Crucially, NCV gives business a credible, attractive pathway for reform. Putting customers at the heart of a company is hardly controversial. Peter Drucker, the Godfather of modern management theory, said “the purpose of business is to create a customer”. Returning to an updated version of this foundational logic can only strengthen business.


Enter the value-sphere


Protecting your business' revenue engine from climate change means expanding ESG into the value-sphere of core business. NCV can help brands make this crucial transition, moving sustainability from a limiting factor to a value driver. This switch, more than any other, will be critical to preserving demand in the long run.


Rethinking products and propositions through an NCV lens is not just about minimising where value is destroyed, but augmenting where value is created. This is because in the short term, NCV will need to be delivered more by rethinking business models than reformulating products.


For millions of products, sustainable inputs simply do not exist. The science and technology are not there yet. In the near term, we should look at what can be achieved with how we commercialise propositions and this is where a profound understanding of customer value is immensely important.

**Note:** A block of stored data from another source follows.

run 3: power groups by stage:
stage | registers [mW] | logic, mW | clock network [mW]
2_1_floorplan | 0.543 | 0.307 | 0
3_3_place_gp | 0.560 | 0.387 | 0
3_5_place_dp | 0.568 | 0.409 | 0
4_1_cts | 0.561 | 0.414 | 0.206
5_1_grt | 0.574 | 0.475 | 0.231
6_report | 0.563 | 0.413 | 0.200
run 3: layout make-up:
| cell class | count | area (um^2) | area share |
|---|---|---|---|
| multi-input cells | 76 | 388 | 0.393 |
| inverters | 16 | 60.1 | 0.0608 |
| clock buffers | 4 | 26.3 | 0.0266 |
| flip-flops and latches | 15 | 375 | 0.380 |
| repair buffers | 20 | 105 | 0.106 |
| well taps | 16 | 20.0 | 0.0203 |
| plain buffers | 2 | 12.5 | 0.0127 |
--- src/rtl/quad_decoder.sv ---
module quad_decoder #(
  parameter int SYNC_STAGES = 2
) (
  input  logic       clk,
  input  logic       rst_n,
  input  logic       ch_a,
  input  logic       ch_b,
  input  logic [1:0] x1_ref,
  input  logic       debounce_en,
  input  logic       x2_sel,
  input  logic       x2_force,
  output logic       step_x4,
  output logic       step_x2,
  output logic       step_x1,
  output logic       step,
  output logic       dir
);

  function automatic logic [1:0] gray_pos(input logic [1:0] g);
    return {g[1], g[1] ^ g[0]};
  endfunction

  logic [1:0] sync_q [SYNC_STAGES];
  logic [1:0] s_cur, s_prev, dpos, rel;
  logic       valid, fwd, against, accept, pend_q;

  assign s_cur   = sync_q[SYNC_STAGES-1];
  assign dpos    = gray_pos(s_cur) - gray_pos(s_prev);
  assign valid   = (dpos == 2'd1) || (dpos == 2'd3);
  assign fwd     = (dpos == 2'd1);
  assign against = (fwd != dir);
  assign accept  = valid && (!debounce_en || !against || pend_q);
  assign rel     = gray_pos(s_cur) - gray_pos(x1_ref);
  assign step    = (x2_sel || x2_force) ? step_x2 : step_x1;

  always_ff @(posedge clk or negedge rst_n) begin
    if (!rst_n) begin
      for (int i = 0; i < SYNC_STAGES; i++) sync_q[i] <= 2'b00;
    end else begin
      sync_q[0] <= {ch_a, ch_b};
      for (int i = 1; i < SYNC_STAGES; i++) sync_q[i] <= sync_q[i-1];
    end
  end

  always_ff @(posedge clk or negedge rst_n) begin
    if (!rst_n) begin
      s_prev  <= 2'b00;
      step_x4 <= 1'b0;
      step_x2 <= 1'b0;
      step_x1 <= 1'b0;
      dir     <= 1'b1;
      pend_q  <= 1'b0;
    end else begin
      s_prev  <= s_cur;
      step_x4 <= accept;
      step_x2 <= accept && !rel[0];
      step_x1 <= accept && (rel == 2'd0);
      if (accept) dir <= fwd;
      if (valid) pend_q <= debounce_en && against && !pend_q;
      else if (!debounce_en) pend_q <= 1'b0;
    end
  end

endmodule
`src/rtl/ipi_pkg.sv`:
```
package ipi_pkg;
  localparam int DATA_W  = 32;
  localparam int VEC_W   = 8;
  localparam int LEG_W   = 8;
  localparam int DLV_W   = 3;
  localparam int SH_W    = 2;
  localparam int POS_DLV = 8;
  localparam int POS_LOG = 11;
  localparam int POS_BSY = 12;
  localparam int POS_LVL = 14;
  localparam int POS_TRG = 15;
  localparam int POS_SH  = 18;
  localparam logic [DATA_W-1:0] SELF_BASE = 32'h0004_0000;
  localparam logic [3:0] FMT_FLAT    = 4'hF;
  localparam logic [3:0] FMT_CLUSTER = 4'h0;

  typedef enum logic [2:0] {
    SEL_CMD_LO = 3'd0,
    SEL_CMD_HI = 3'd1,
    SEL_SELF   = 3'd2,
    SEL_LDEST  = 3'd3,
    SEL_DFMT   = 3'd4
  } ipi_sel_e;

  typedef enum logic [SH_W-1:0] {
    SH_NONE    = 2'd0,
    SH_SELF    = 2'd1,
    SH_ALL_INC = 2'd2,
    SH_ALL_EXC = 2'd3
  } ipi_sh_e;

  typedef struct packed {
    logic [VEC_W-1:0]  vector;
    logic [DLV_W-1:0]  dlv;
    logic              logical;
    logic              level;
    logic              trig;
    logic [SH_W-1:0]   sh;
    logic [DATA_W-1:0] dest;
  } ipi_cmd_t;

  function automatic ipi_cmd_t ipi_decode(input logic [DATA_W-1:0] lo,
                                          input logic [DATA_W-1:0] hi,
                                          input logic ext);
    ipi_cmd_t c;
    c.vector  = lo[VEC_W-1:0];
    c.dlv     = lo[POS_DLV +: DLV_W];
    c.logical = lo[POS_LOG];
    c.level   = lo[POS_LVL];
    c.trig    = lo[POS_TRG];
    c.sh      = lo[POS_SH +: SH_W];
    c.dest    = ext ? hi : {{(DATA_W-LEG_W){1'b0}}, hi[DATA_W-1 -: LEG_W]};
    return c;
  endfunction
endpackage

```
`src/rtl/ipi_cmd_regs.sv`:
```
module ipi_cmd_regs
  import ipi_pkg::*;
(
  input  logic              clk,
  input  logic              rst_n,
  input  logic              ext_mode,
  input  logic              wr_en,
  input  logic [2:0]        wr_sel,
  input  logic [DATA_W-1:0] wr_data,
  output logic [DATA_W-1:0] cmd_lo,
  output logic [DATA_W-1:0] cmd_hi,
  output logic              send_valid,
  output ipi_cmd_t          send_cmd
);
  localparam logic [DATA_W-1:0] BSY_CLR = ~(DATA_W'(1) << POS_BSY);

  logic [DATA_W-1:0] self_word;
  assign self_word = SELF_BASE | {{(DATA_W-VEC_W){1'b0}}, wr_data[VEC_W-1:0]};

  always_ff @(posedge clk) begin
    if (!rst_n) begin
      cmd_lo     <= '0;
      cmd_hi     <= '0;
      send_valid <= 1'b0;
      send_cmd   <= '0;
    end else begin
      send_valid <= 1'b0;
      if (wr_en) begin
        case (ipi_sel_e'(wr_sel))
          SEL_CMD_LO: begin
            cmd_lo     <= wr_data & BSY_CLR;
            send_valid <= 1'b1;
            send_cmd   <= ipi_decode(wr_data, cmd_hi, ext_mode);
          end
          SEL_CMD_HI: cmd_hi <= wr_data;
          SEL_SELF: begin
            if (ext_mode) begin
              cmd_lo     <= self_word;
              send_valid <= 1'b1;
              send_cmd   <= ipi_decode(self_word, cmd_hi, ext_mode);
            end
          end
          default: ;
        endcase
      end
    end
  end
endmodule

```
`src/rtl/ipi_id_regs.sv`:
```
module ipi_id_regs
  import ipi_pkg::*;
(
  input  logic              clk,
  input  logic              rst_n,
  input  logic              ext_mode,
  input  logic              wr_en,
  input  logic [2:0]        wr_sel,
  input  logic [LEG_W-1:0]  wr_top,
  input  logic [15:0]       id_low,
  output logic [DATA_W-1:0] ldest_view,
  output logic [DATA_W-1:0] dfmt_view,
  output logic [LEG_W-1:0]  leg_lid,
  output logic [3:0]        fmt_model,
  output logic [DATA_W-1:0] ext_lid
);
  localparam int LOW_W = DATA_W - LEG_W;

  logic [LEG_W-1:0] lid_q;
  logic [3:0]       fmt_q;

  always_ff @(posedge clk) begin
    if (!rst_n) begin
      lid_q <= '0;
      fmt_q <= FMT_FLAT;
    end else if (wr_en && !ext_mode) begin
      if (ipi_sel_e'(wr_sel) == SEL_LDEST) lid_q <= wr_top;
      if (ipi_sel_e'(wr_sel) == SEL_DFMT)  fmt_q <= wr_top[LEG_W-1 -: 4];
    end
  end

  logic [15:0] one_hot;
  always_comb begin
    one_hot = '0;
    one_hot[id_low[3:0]] = 1'b1;
  end

  assign ext_lid    = {id_low[15:4], 4'b0000, one_hot};
  assign leg_lid    = lid_q;
  assign fmt_model  = fmt_q;
  assign ldest_view = ext_mode ? ext_lid : {lid_q, {LOW_W{1'b0}}};
  assign dfmt_view  = {fmt_q, {(DATA_W-4){1'b1}}};
endmodule

```
`src/rtl/ipi_dest_match.sv`:
```
module ipi_dest_match
  import ipi_pkg::*;
(
  input  logic              ext_mode,
  input  logic [DATA_W-1:0] local_id,
  input  logic [LEG_W-1:0]  leg_lid,
  input  logic [3:0]        fmt_model,
  input  logic [DATA_W-1:0] ext_lid,
  input  logic [DATA_W-1:0] m_dest,
  input  logic              m_logical,
  input  logic [SH_W-1:0]   m_short,
  input  logic              m_is_self,
  output logic              m_hit
);
  localparam logic [LEG_W-1:0] BCAST = '1;

  logic phys_hit, flat_hit, clus_hit, leg_log_hit, ext_log_hit, dest_hit;
  logic [LEG_W-1:0] mda;

  assign mda = m_dest[LEG_W-1:0];

  always_comb begin
    if (ext_mode)
      phys_hit = (m_dest == local_id) || (m_dest == {{(DATA_W-LEG_W){1'b0}}, BCAST});
    else
      phys_hit = (mda == local_id[LEG_W-1:0]) || (mda == BCAST);
  end

  assign flat_hit    = |(leg_lid & mda);
  assign clus_hit    = (leg_lid[7:4] == mda[7:4]) && (|(leg_lid[3:0] & mda[3:0]));
  assign ext_log_hit = |(ext_lid & m_dest);

  always_comb begin
    case (fmt_model)
      FMT_FLAT:    leg_log_hit = flat_hit;
      FMT_CLUSTER: leg_log_hit = clus_hit;
      default:     leg_log_hit = 1'b0;
    endcase
  end

  assign dest_hit = !m_logical ? phys_hit : (ext_mode ? ext_log_hit : leg_log_hit);

  always_comb begin
    case (ipi_sh_e'(m_short))
      SH_NONE:    m_hit = dest_hit;
      SH_SELF:    m_hit = m_is_self;
      SH_ALL_INC: m_hit = 1'b1;
      default:    m_hit = !m_is_self;
    endcase
  end
endmodule

```
`src/rtl/ipi_unit.sv`:
```
module ipi_unit
  import ipi_pkg::*;
(
  input  logic        clk,
  input  logic        rst_n,
  input  logic        ext_mode,
  input  logic [31:0] local_id,
  input  logic        wr_en,
  input  logic [2:0]  wr_sel,
  input  logic [31:0] wr_data,
  input  logic [2:0]  rd_sel,
  output logic [31:0] rd_data,
  output logic        send_valid,
  output logic [7:0]  send_vector,
  output logic [2:0]  send_dlv,
  output logic        send_logical,
  output logic        send_level,
  output logic        send_trig,
  output logic [1:0]  send_short,
  output logic [31:0] send_dest,
  input  logic [31:0] m_dest,
  input  logic        m_logical,
  input  logic [1:0]  m_short,
  input  logic        m_is_self,
  output logic        m_hit
);
  logic [DATA_W-1:0] cmd_lo, cmd_hi, ldest_view, dfmt_view, ext_lid;
  logic [LEG_W-1:0]  leg_lid;
  logic [3:0]        fmt_model;
  ipi_cmd_t          send_cmd;

  ipi_cmd_regs u_cmd (
    .clk(clk), .rst_n(rst_n), .ext_mode(ext_mode),
    .wr_en(wr_en), .wr_sel(wr_sel), .wr_data(wr_data),
    .cmd_lo(cmd_lo), .cmd_hi(cmd_hi),
    .send_valid(send_valid), .send_cmd(send_cmd)
  );

  ipi_id_regs u_ids (
    .clk(clk), .rst_n(rst_n), .ext_mode(ext_mode),
    .wr_en(wr_en), .wr_sel(wr_sel), .wr_top(wr_data[DATA_W-1 -: LEG_W]),
    .id_low(local_id[15:0]),
    .ldest_view(ldest_view), .dfmt_view(dfmt_view),
    .leg_lid(leg_lid), .fmt_model(fmt_model), .ext_lid(ext_lid)
  );

  ipi_dest_match u_match (
    .ext_mode(ext_mode), .local_id(local_id),
    .leg_lid(leg_lid), .fmt_model(fmt_model), .ext_lid(ext_lid),
    .m_dest(m_dest), .m_logical(m_logical), .m_short(m_short),
    .m_is_self(m_is_self), .m_hit(m_hit)
  );

  always_comb begin
    case (ipi_sel_e'(rd_sel))
      SEL_CMD_LO: rd_data = cmd_lo;
      SEL_CMD_HI: rd_data = cmd_hi;
      SEL_LDEST:  rd_data = ldest_view;
      SEL_DFMT:   rd_data = dfmt_view;
      default:    rd_data = '0;
    endcase
  end

  assign send_vector  = send_cmd.vector;
  assign send_dlv     = send_cmd.dlv;
  assign send_logical = send_cmd.logical;
  assign send_level   = send_cmd.level;
  assign send_trig    = send_cmd.trig;
  assign send_short   = send_cmd.sh;
  assign send_dest    = send_cmd.dest;
endmodule

```
`config.mk`:
```
export PLATFORM = sky130hd
export DESIGN_NAME = ipi_unit
export DESIGN_NICKNAME = d
export VERILOG_FILES = /design/src/rtl/ipi_pkg.sv /design/src/rtl/ipi_cmd_regs.sv /design/src/rtl/ipi_id_regs.sv /design/src/rtl/ipi_dest_match.sv /design/src/rtl/ipi_unit.sv
export SDC_FILE = /design/constraint.sdc
export NUM_CORES = 1
export LEC_CHECK = 0
export BUFFER_PORTS_ARGS = -buffer_cell sky130_fd_sc_hd__buf_2
export CAP_MARGIN = 20
export CORE_UTILIZATION = 57
export DETAILED_ROUTE_END_ITERATION = 10
export PLACE_DENSITY_LB_ADDON = 0.05
export RECOVER_POWER = 100
export SLEW_MARGIN = 5
export SYNTH_ARGS = -nofsm -noshare
export SYNTH_HDL_FRONTEND = slang
export SYNTH_HIERARCHICAL = 1
export SYNTH_SLANG_ARGS = --single-unit
```
`constraint.sdc`:
```
create_clock -name clk -period 3.6 [get_ports clk]
set_clock_uncertainty 0.05 [all_clocks]
set_input_delay 0.36 -clock clk [delete_from_list [all_inputs] [get_ports clk]]
set_output_delay 0.36 -clock clk [all_outputs]
set_load 0.05 [all_outputs]
```
Word-level counts from Yosys, hierarchy flattened
Index checks and enable logic that the tools add are counted.
{"block": "op_classes", "mux": 16, "eq_ne": 16, "n_reduce_logical": 20, "bitwise_logic": 3, "order_cmp": 2}
{"op": "one-hot mux 32 bit (4 select lines)", "count": 1}
{"op": "two-way mux 32 bit", "count": 3}
{"op": "one-hot mux 48 bit (2 select lines)", "count": 1}
{"op": "one-hot mux 32 bit (2 select lines)", "count": 1}
{"op": "two-way mux 48 bit", "count": 1}
{"op": "AND 32 bit", "count": 1}
{"op": "equality test 32 bit", "count": 1}
{"op": "equality test 32 x 8 -> 1 bit, second input constant", "count": 1}
{"op": "OR reduction 32 bit", "count": 1}
{"op": "equality test 3 x 2 -> 1 bit, second input constant", "count": 3}
{"op": "AND 8 bit", "count": 1}
{"op": "equality test 8 bit", "count": 1}
{"op": "equality test 8 bit, second input constant", "count": 1}
{"op": "AND reduction 2 bit", "count": 4}
{"op": "OR reduction 8 bit", "count": 1}
{"op": "equality test 3 x 1 -> 1 bit, second input constant", "count": 2}
{"op": "equality test 3 bit, second input constant", "count": 2}
{"op": "logical NOT 3 bit", "count": 2}
{"op": "< comparator 4 x 5 -> 1 bit, second input constant", "count": 1}
{"op": "two-way mux 1 bit", "count": 5}
{"op": "AND 4 bit", "count": 1}
{"op": "demux 1 bit (select 4 bit)", "count": 1}
{"op": "equality test 4 bit", "count": 1}
{"op": "equality test 4 bit, second input constant", "count": 1}
{"op": "14 further kinds", "count": 19}
{"block": "totals", "register_bits": 125, "out_inout_bits": 82, "word_cells": 69}

Logic depth before layout (Yosys ltp)
Gate-level depths: netlist (run 1).
{"block": "logic_depth", "word_depth": 9, "ltp_mapped": 8, "ltp_nobuf": 7}

Cells and area by module
The synthesis (run 1) kept the hierarchy.
{"module": "ipi_cmd_regs", "cells_each": 410, "n_inst": 1, "area_per_inst_um2": 3594.7}
{"module": "ipi_id_regs", "cells_each": 171, "n_inst": 1, "area_per_inst_um2": 1273.7}
{"module": "ipi_unit", "cells_each": 118, "n_inst": 1, "area_per_inst_um2": 895.9}
{"module": "ipi_dest_match", "cells_each": 96, "n_inst": 1, "area_per_inst_um2": 742.0}

Worst setup path after synthesis (run 1)
Ideal clock, no wire load.
{"block": "synth_timing", "path_type": "input-to-output", "start": "in local_id[3]", "end": "out m_hit", "path_buffers": 1, "stages": 7, "path_slack_ns": 1.202, "arrival_time_ns": 1.988, "cell_sequence": "clkbuf_1 -> nand2b_1 -> nor2_1 -> a221oi_2 -> nand4b_1 -> or4_1 -> o211a_1"}
{"block": "synth_between", "elab_chain_cells": 9}
{"element": "start: declaration", "line_no": "ipi_unit.sv:7", "rtl": "input logic [31:0] local_id,"}
{"element": "< comparator 4 x 5 -> 1 bit (not written as such) or >= comparator 4 x 1 -> 1 bit (tied branches)", "line_no": "ipi_id_regs.sv:35", "rtl": "one_hot[id_low[3:0]] = 1'b1;"}
{"element": "logical AND 1 bit (not written as such)", "line_no": "ipi_id_regs.sv:35"}
{"element": "two-way mux 1 bit (not written as such)", "line_no": "ipi_id_regs.sv:35"}
{"element": "demux 1 bit (select 4 bit) (*)"}
{"element": "via ext_lid[5]", "line_no": "ipi_unit.sv:27", "rtl": "logic [DATA_W-1:0] cmd_lo, cmd_hi, ldest_view, dfmt_view, ext_lid;"}
{"element": "AND 32 bit (*)", "line_no": "ipi_dest_match.sv:31", "rtl": "assign ext_log_hit = |(ext_lid & m_dest);"}
{"element": "OR reduction 32 bit (*)", "line_no": "ipi_dest_match.sv:31"}
{"element": "two-way mux 1 bit (*) (2 in series)", "line_no": "ipi_dest_match.sv:41", "rtl": "assign dest_hit = !m_logical ? phys_hit : (ext_mode ? ext_log_hit : leg_log_hit);"}
{"element": "one-hot mux 1 bit (3 select lines) (*)", "line_no": "ipi_dest_match.sv:44", "rtl": "case (ipi_sh_e'(m_short))"}
{"element": "end: declaration", "line_no": "ipi_unit.sv:25", "rtl": "output logic m_hit"}
Mark *: on every way through the listed nets, which the timed path passes. The rest lies on a longest branch.

Worst setup path after layout (run 1)
{"block": "layout_timing", "start": "in rd_sel[0]", "end": "out rd_data[4]"}
{"block": "layout_between", "elab_chain_cells": 2}
{"element": "start: declaration", "line_no": "ipi_unit.sv:11", "rtl": "input logic [2:0] rd_sel,"}
{"element": "equality test 3 bit (tied with other cells)", "line_no": "ipi_unit.sv:55", "rtl": "case (ipi_sel_e'(rd_sel))"}
{"element": "one-hot mux 32 bit (4 select lines) (*)", "line_no": "ipi_unit.sv:55"}
{"element": "end: declaration", "line_no": "ipi_unit.sv:12", "rtl": "output logic [31:0] rd_data,"}
Every way passes the cells marked *; elsewhere a longest branch is shown, timed or not.

==> flow_metrics.py, run 1 <==
metrics = {
    "outcome": {
        "status": "complete, but fails checks",
        "failed_checks": "capacitance limit, slew limit",
    },
    "detailed_routing": {
        "dr.pass1.iters": 6,
        "vias_per_cell": 5.93,
        "wl_per_cell_um": 19.2,
        "drc": 0,
        "antenna_left": 0,
        "drt_iter0_drc": 596,
        "wl_um": 20300,
        "vias": 6271,
    },
    "placement": {
        "globalplace.congestion": 0.928,
        "dpl_cell_area_um2": 7020,
        "place_hpwl_um": 14900,
        "port_buffers": 191,
        "pre_cts_slack_ps": 901,
    },
    "setup_path": {
        "crit_path_end_kind": "output port",
        "start_kind": "input port",
        "worstSetupPathType": "input port to output port",
        "required_ps": 3190,
        "cp_max_fo": 34,
        "cp.arrival_ps": 2720,
    },
    "clock_tree": {
        "postCtsSetupRepairBufs": 0,
        "cts_resized": 0,
        "ctsHoldBuffers": 0,
        "clk_pin_slew_ps": 70,
        "cts_sinks": 108,
        "root_buffer": "clkbuf_16",
        "cts_tree": "yes",
        "cts-buffers-inserted": 9,
        "htreeDepth": 3,
        "cts_buffer_depth": 2,
        "clk_latency_ps": 350,
    },
    "timing": {
        "max_freq_mhz": 319,
        "setup_viol": 0,
        "maxSlewHeadroom": -0.00772,
        "worstMarginPinSlew_ps": 1500,
        "fin_crit_ps": 3130,
        "hold_violations": 0,
        "fin_crit_sh": 0.870,
        "slew_viol_final": 9,
        "tns_ps": 0,
        "rsz0062_at_grt": "no",
        "setup_ws_ps": 470,
    },
    "die": {
        "die_w_um": 109,
        "num_rows": 38,
        "die-area_um2": 11800,
        "core_area_um2": 11000,
        "top_level_ports": 192,
        "start_util": 0.592,
        "dieHeight_um": 109,
    },
    "finish": {
        "final_area_um2": 7240,
        "fillers": 972,
        "multi_input_area_um2": 3640,
        "antenna_cells": 0,
        "nets": 1026,
        "seq_area_um2": 2160,
        "layout-drive-gt1-share": 0.205,
        "area_growth_pct": 11.3,
    },
    "logic_synthesis": {
        "yosys.area.top_type": "dfxtp_1",
        "synth_area_um2": 6510,
        "syn_inst": 795,
        "synth-seq-area-share": 0.332,
        "synth_top_cell_area_share": 0.332,
        "ys_ff_latch": 108,
        "syn_area_per_cell_um2": 8.18,
        "synth_flop_cell": "dfxtp_1",
        "async_flop_share": 0,
        "synth-edff-count": 0,
        "synth_area_leaders": "dfxtp_1, buf_4, mux2i_1",
        "yosysWarnings": 6,
        "yosysUniqueCellTypes": 55,
    },
    "job": {
        "drv_cap": 1,
    },
    "power": {
        "power_density_nw_per_um2": 380,
        "peakVddDrop_mv": 0.386,
        "p_total_mw": 2.75,
        "p_leak_nw": 2.77,
    },
    "global_routing": {
        "globalRouteTotalUtil": 0.337,
        "grt_pass1_vias": 5736,
        "gr-total-overflow": 0,
        "grt_pass1_wl_um": 30400,
        "antenna_found_initial": 0,
        "grt_start_max_net_pins": 68,
    },
    "min_path": {
        "min_path_type": "input port to flip-flop",
    },
}
-- per-layer routing --
layer,track usage,share of wire,vias to the layer above
met5,0,0,-
met4,0.0801,0.016,0
met3,0.0705,0.080,27
met2,0.572,0.48,303
met1,0.437,0.43,2955
li1,-,-,2986
-- per-stage QoR --
step                       util  std cells  hold WS (ps)
after floorplan               -        829           395
after global placement    0.639       1039           403
after detailed placement  0.639       1039           414
after CTS                 0.667       1055           173
after global routing      0.659       1057           178
final                     0.659       1057           181
-- worst paths after layout --
path                    start                  to  slack [ps]  depth (start not counted)
max                 rd_sel[0]          rd_data[4]         470                          6
min                wr_data[8]  u_cmd/send_cmd[37]         180                          2
max reg2reg  u_cmd/cmd_hi[24]   u_cmd/send_cmd[0]        2650                          2
min reg2reg  u_cmd/cmd_hi[18]    u_cmd/cmd_hi[18]         420                          2
-- flip-flops by register name (all words and copies together) (netlist names) --
| name | cells |
|---|---|
| u_cmd/cmd_hi | 32 |
| u_cmd/cmd_lo | 21 |
| u_cmd/send_cmd | 42 |
| u_cmd/send_valid | 1 |
| u_ids/fmt_model | 4 |
| u_ids/leg_lid | 8 |
-- logic make-up (layout without fill, tap and decap cells) --
family                   count (synthesis)  after routing  synth area share
AO/OA/AOI/OAI                          223            223             0.217
XOR/XNOR                                33             33            0.0444
adder cells (fa/ha/maj)                  4              4           0.00769
buffers and inverters                  129            217             0.127
flip-flops                             108            108             0.332
multiplexers                            52             52            0.0817
other                                    3             37           0.00173
AND/OR/NAND/NOR                        243            243             0.188
-- Yosys cell counts, types with 24 or more instances --
cell	instances
nor3_1	24
dfxtp_1	108
a21oi_1	76
xor2_1	24
a32oi_1	31
o21ai_0	42
nand2_1	111
buf_4	70
clkbuf_1	29
mux2i_1	43
nor2_1	32
o21ai_1	31
-- worst max-delay path, stage by stage --
cell and delay, ps:
clkbuf_2 560, nor3b_1 460, clkbuf_2 550, a32oi_1 90
o21ai_1 180, clkbuf_1 510
-- placed cells by master, fill, tap and decap left out, types with 3 or more instances in the layout --
cell / n
a21oi_1: 75
a22o_1: 5
a22o_2: 20
a22oi_1: 10
a32oi_1: 31
and2_1: 4
buf_2: 123
buf_4: 5
clkbuf_1: 67
clkbuf_16: 9
clkbuf_2: 3
conb_1: 37
dfxtp_1: 108
ha_1: 4
inv_6: 3
mux2_2: 9
mux2i_1: 43
nand2_1: 111
nand2b_1: 6
nand3_1: 12
nand4_1: 9
nor2_1: 32
nor2b_1: 8
nor3_1: 25
nor4_1: 15
o21ai_0: 42
o21ai_1: 31
or4_1: 3
xnor2_1: 9
xor2_1: 24
-- cell type report --
cell class                      count  area share
Multi-Input combinational cell    592       0.503
Sequential cell                   108       0.299
Timing Repair Buffer              200       0.131
Clock buffer                        9      0.0311
Tap cell                          140      0.0242
Clock inverter                      7      0.0112
Inverter                            1    0.000518
-- power by group --
group / switching, mW / internal, mW / total, mW
clock: 0.470 / 0.552 / 1.02
combinational: 0.342 / 0.154 / 0.497
sequential: 0.0180 / 1.22 / 1.23
total: 0.830 / 1.92 / 2.75
(Power assumes the default switching activity.)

We need to think far more expansively, challenging the traditional mechanics of value exchange as we actively conceive concepts that decouple consumerism from materialism. Models based on rental, asset sharing, usage-based pricing, and so on, are already redefining many markets and represent early incarnations of what is possible. Uniting unmet customer needs with science-based regenerative business models could unlock new categories of commerce altogether, such as time-limited ownership.


Brands need to be on the same side as their customers. NCV gives them a means to operationalise traditionally fluid concepts like “business purpose” and “licence to operate”. In essence, NCV tries to reconnect a company’s value chain with its value proposition on the basis of sustainability, a critical bridge for companies to forge if they hope to transcend into tomorrow’s regenerative economy. Ultimately, to achieve this we need a new form of demand-side innovation – value innovation – to reconceptualise value exchange in a time of climate change.